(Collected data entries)
BEGIN
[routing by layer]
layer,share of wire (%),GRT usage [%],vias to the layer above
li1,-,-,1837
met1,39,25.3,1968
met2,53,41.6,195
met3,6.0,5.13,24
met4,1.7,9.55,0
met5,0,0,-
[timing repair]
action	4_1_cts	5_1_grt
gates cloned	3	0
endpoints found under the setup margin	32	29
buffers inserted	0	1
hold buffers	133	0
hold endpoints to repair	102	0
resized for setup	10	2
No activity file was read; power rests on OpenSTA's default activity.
`config.mk`:
```
export PLATFORM = sky130hd
export DESIGN_NAME = enigma_rotor_stage
export DESIGN_NICKNAME = d
export VERILOG_FILES = /design/src/rtl/enigma_rotor_stage.sv
export SDC_FILE = /design/constraint.sdc
export NUM_CORES = 1
export LEC_CHECK = 0
export BUFFER_PORTS_ARGS = -buffer_cell sky130_fd_sc_hd__buf_2
export CORE_MARGIN = 2
export CORE_UTILIZATION = 25
export CTS_BUF_LIST = sky130_fd_sc_hd__clkbuf_4 sky130_fd_sc_hd__clkbuf_8 sky130_fd_sc_hd__clkbuf_16
export DETAILED_ROUTE_END_ITERATION = 8
export PLACE_DENSITY_LB_ADDON = 0.25
export SYNTH_ARGS = -nofsm -noshare
export SYNTH_HDL_FRONTEND = slang
export SYNTH_SLANG_ARGS = --single-unit
```
`constraint.sdc`:
```
create_clock -name clk -period 24 [get_ports clk]
set_input_delay 4.8 -clock clk [delete_from_list [all_inputs] [get_ports clk]]
set_output_delay 4.8 -clock clk [all_outputs]
set_load 0.1 [all_outputs]
```
## config.mk

```make
export PLATFORM = sky130hd
export DESIGN_NAME = main_mem_arbiter
export DESIGN_NICKNAME = d
export VERILOG_FILES = /design/src/rtl/main_mem_arbiter.sv
export SDC_FILE = /design/constraint.sdc
export NUM_CORES = 1
export LEC_CHECK = 0
export CORE_MARGIN = 10
export CORE_UTILIZATION = 45
export DETAILED_ROUTE_END_ITERATION = 12
export GPL_TIMING_DRIVEN = 1
export PLACE_DENSITY = 0.84
export SLEW_MARGIN = 20
export SYNTH_ARGS = -nofsm -noshare
export SYNTH_HDL_FRONTEND = slang
export SYNTH_SLANG_ARGS = --single-unit
```

## constraint.sdc

```tcl
create_clock -name clk -period 4.8 [get_ports clk]
set_input_delay 0.48 -clock clk [delete_from_list [all_inputs] [get_ports clk]]
set_output_delay 0.48 -clock clk [all_outputs]
set_load 0.1 [all_outputs]
```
END
- Exercise objective
Retype each line above exactly as written.

- Exercise result
[routing by layer]
layer,share of wire (%),GRT usage [%],vias to the layer above
li1,-,-,1837
met1,39,25.3,1968
met2,53,41.6,195
met3,6.0,5.13,24
met4,1.7,9.55,0
met5,0,0,-
[timing repair]
action	4_1_cts	5_1_grt
gates cloned	3	0
endpoints found under the setup margin	32	29
buffers inserted	0	1
hold buffers	133	0
hold endpoints to repair	102	0
resized for setup	10	2
No activity file was read; power rests on OpenSTA's default activity.
`config.mk`:
```
export PLATFORM = sky130hd
export DESIGN_NAME = enigma_rotor_stage
export DESIGN_NICKNAME = d
export VERILOG_FILES = /design/src/rtl/enigma_rotor_stage.sv
export SDC_FILE = /design/constraint.sdc
export NUM_CORES = 1
export LEC_CHECK = 0
export BUFFER_PORTS_ARGS = -buffer_cell sky130_fd_sc_hd__buf_2
export CORE_MARGIN = 2
export CORE_UTILIZATION = 25
export CTS_BUF_LIST = sky130_fd_sc_hd__clkbuf_4 sky130_fd_sc_hd__clkbuf_8 sky130_fd_sc_hd__clkbuf_16
export DETAILED_ROUTE_END_ITERATION = 8
export PLACE_DENSITY_LB_ADDON = 0.25
export SYNTH_ARGS = -nofsm -noshare
export SYNTH_HDL_FRONTEND = slang
export SYNTH_SLANG_ARGS = --single-unit
```
`constraint.sdc`:
```
create_clock -name clk -period 24 [get_ports clk]
set_input_delay 4.8 -clock clk [delete_from_list [all_inputs] [get_ports clk]]
set_output_delay 4.8 -clock clk [all_outputs]
set_load 0.1 [all_outputs]
```
## config.mk

```make
export PLATFORM = sky130hd
export DESIGN_NAME = main_mem_arbiter
export DESIGN_NICKNAME = d
export VERILOG_FILES = /design/src/rtl/main_mem_arbiter.sv
export SDC_FILE = /design/constraint.sdc
export NUM_CORES = 1
export LEC_CHECK = 0
export CORE_MARGIN = 10
export CORE_UTILIZATION = 45
export DETAILED_ROUTE_END_ITERATION = 12
export GPL_TIMING_DRIVEN = 1
export PLACE_DENSITY = 0.84
export SLEW_MARGIN = 20
export SYNTH_ARGS = -nofsm -noshare
export SYNTH_HDL_FRONTEND = slang
export SYNTH_SLANG_ARGS = --single-unit
```

## constraint.sdc

```tcl
create_clock -name clk -period 4.8 [get_ports clk]
set_input_delay 0.48 -clock clk [delete_from_list [all_inputs] [get_ports clk]]
set_output_delay 0.48 -clock clk [all_outputs]
set_load 0.1 [all_outputs]
```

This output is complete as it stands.